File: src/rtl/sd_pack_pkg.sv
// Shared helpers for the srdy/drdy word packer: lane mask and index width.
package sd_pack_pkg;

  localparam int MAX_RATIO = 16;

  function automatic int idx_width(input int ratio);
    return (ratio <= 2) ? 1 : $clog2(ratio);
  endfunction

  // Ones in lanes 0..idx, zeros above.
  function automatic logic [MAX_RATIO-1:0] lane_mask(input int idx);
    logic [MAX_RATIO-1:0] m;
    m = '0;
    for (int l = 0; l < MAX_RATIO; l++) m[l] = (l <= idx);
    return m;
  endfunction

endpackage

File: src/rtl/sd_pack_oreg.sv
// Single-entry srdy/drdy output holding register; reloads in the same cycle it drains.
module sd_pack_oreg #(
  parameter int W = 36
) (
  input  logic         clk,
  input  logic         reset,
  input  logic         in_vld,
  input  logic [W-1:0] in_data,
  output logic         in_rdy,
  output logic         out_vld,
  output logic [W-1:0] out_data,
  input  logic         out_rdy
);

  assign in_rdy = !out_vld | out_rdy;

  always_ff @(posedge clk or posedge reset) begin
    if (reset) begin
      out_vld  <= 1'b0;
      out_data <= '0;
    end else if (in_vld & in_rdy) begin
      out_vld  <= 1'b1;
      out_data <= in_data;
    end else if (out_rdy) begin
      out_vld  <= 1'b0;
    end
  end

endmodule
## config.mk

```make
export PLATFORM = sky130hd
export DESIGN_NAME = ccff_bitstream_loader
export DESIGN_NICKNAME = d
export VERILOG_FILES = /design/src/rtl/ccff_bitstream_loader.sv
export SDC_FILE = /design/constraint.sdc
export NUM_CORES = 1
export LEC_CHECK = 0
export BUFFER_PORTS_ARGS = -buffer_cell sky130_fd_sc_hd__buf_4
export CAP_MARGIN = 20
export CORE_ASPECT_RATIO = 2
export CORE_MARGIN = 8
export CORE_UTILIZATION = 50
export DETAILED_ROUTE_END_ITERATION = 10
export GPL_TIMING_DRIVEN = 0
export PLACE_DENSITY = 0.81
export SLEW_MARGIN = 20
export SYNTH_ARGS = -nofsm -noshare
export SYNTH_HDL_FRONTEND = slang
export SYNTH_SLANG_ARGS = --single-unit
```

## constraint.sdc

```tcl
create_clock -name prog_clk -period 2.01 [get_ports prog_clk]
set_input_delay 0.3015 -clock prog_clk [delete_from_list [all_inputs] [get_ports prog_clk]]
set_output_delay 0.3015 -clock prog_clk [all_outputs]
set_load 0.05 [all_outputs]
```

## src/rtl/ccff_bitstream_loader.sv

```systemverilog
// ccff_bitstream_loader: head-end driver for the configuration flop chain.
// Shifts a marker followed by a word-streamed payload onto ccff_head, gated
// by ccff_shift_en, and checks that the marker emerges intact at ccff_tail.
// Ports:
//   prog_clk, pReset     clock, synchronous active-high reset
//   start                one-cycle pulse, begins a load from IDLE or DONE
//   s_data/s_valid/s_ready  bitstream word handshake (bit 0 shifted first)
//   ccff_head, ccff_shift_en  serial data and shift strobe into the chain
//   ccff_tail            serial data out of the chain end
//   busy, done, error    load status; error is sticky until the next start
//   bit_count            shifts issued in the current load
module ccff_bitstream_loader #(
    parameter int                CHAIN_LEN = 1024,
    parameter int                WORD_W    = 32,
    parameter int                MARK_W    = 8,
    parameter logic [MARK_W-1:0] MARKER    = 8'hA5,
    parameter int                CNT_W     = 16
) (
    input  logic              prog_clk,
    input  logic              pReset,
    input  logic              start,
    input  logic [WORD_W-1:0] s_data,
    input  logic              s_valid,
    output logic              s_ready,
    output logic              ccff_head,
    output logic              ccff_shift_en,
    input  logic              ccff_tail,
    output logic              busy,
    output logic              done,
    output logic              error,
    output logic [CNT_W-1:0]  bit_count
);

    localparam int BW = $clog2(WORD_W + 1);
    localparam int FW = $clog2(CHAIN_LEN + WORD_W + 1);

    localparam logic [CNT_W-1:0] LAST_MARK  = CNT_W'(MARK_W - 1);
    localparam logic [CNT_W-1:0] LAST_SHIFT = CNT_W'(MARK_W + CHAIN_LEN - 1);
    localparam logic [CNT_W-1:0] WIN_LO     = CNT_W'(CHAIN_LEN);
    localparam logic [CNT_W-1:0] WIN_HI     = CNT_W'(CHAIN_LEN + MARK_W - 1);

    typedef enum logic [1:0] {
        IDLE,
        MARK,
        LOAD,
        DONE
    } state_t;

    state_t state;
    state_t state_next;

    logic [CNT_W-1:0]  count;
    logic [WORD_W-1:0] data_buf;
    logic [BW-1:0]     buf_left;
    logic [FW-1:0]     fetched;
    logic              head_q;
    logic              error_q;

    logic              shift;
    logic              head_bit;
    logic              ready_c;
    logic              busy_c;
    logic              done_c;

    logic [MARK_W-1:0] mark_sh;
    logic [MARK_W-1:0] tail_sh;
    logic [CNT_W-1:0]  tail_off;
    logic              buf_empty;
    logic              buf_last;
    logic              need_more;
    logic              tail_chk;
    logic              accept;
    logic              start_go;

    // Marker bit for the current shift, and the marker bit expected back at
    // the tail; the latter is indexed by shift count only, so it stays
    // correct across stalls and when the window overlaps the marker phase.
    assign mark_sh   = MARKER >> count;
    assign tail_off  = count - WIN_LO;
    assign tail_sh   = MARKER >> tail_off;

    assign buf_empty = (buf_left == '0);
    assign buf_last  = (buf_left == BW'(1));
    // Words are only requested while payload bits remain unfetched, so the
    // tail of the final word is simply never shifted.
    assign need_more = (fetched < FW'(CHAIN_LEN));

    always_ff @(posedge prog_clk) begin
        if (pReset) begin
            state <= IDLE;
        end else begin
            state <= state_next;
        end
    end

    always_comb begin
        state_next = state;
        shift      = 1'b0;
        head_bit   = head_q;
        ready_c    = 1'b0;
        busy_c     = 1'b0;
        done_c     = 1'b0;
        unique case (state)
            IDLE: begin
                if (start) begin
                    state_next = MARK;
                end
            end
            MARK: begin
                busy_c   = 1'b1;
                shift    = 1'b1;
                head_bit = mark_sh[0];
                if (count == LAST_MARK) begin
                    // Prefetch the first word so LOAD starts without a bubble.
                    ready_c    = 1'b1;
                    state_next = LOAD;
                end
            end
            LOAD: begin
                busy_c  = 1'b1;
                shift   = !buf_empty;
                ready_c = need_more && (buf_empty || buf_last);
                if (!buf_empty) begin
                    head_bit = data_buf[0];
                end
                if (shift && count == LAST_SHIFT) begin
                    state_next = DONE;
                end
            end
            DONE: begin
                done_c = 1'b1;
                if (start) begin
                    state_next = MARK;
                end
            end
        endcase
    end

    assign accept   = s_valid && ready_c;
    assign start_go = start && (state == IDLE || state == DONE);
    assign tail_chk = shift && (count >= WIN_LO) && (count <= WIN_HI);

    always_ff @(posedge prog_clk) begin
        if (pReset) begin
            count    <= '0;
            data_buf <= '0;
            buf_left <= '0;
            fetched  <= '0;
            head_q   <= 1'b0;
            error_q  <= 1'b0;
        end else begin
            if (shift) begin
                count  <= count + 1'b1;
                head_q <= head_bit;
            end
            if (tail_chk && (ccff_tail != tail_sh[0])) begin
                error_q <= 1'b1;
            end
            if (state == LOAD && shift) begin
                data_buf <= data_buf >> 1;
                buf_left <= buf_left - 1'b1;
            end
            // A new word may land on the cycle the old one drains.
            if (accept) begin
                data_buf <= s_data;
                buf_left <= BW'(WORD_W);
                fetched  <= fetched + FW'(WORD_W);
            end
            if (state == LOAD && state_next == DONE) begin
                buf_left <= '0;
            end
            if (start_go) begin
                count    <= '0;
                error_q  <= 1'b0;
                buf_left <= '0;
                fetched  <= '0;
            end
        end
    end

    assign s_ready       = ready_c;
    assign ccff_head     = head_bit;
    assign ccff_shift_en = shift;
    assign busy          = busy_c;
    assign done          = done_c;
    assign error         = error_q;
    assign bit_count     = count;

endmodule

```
§ §
* Work to complete
Repeat the entries above exactly, beginning at their first line and ending with the line that contains "File: src/rtl/sd_pack_oreg.sv", with nothing added.

* Task solution
File: src/rtl/sd_pack_pkg.sv
// Shared helpers for the srdy/drdy word packer: lane mask and index width.
package sd_pack_pkg;

  localparam int MAX_RATIO = 16;

  function automatic int idx_width(input int ratio);
    return (ratio <= 2) ? 1 : $clog2(ratio);
  endfunction

  // Ones in lanes 0..idx, zeros above.
  function automatic logic [MAX_RATIO-1:0] lane_mask(input int idx);
    logic [MAX_RATIO-1:0] m;
    m = '0;
    for (int l = 0; l < MAX_RATIO; l++) m[l] = (l <= idx);
    return m;
  endfunction

endpackage

File: src/rtl/sd_pack_oreg.sv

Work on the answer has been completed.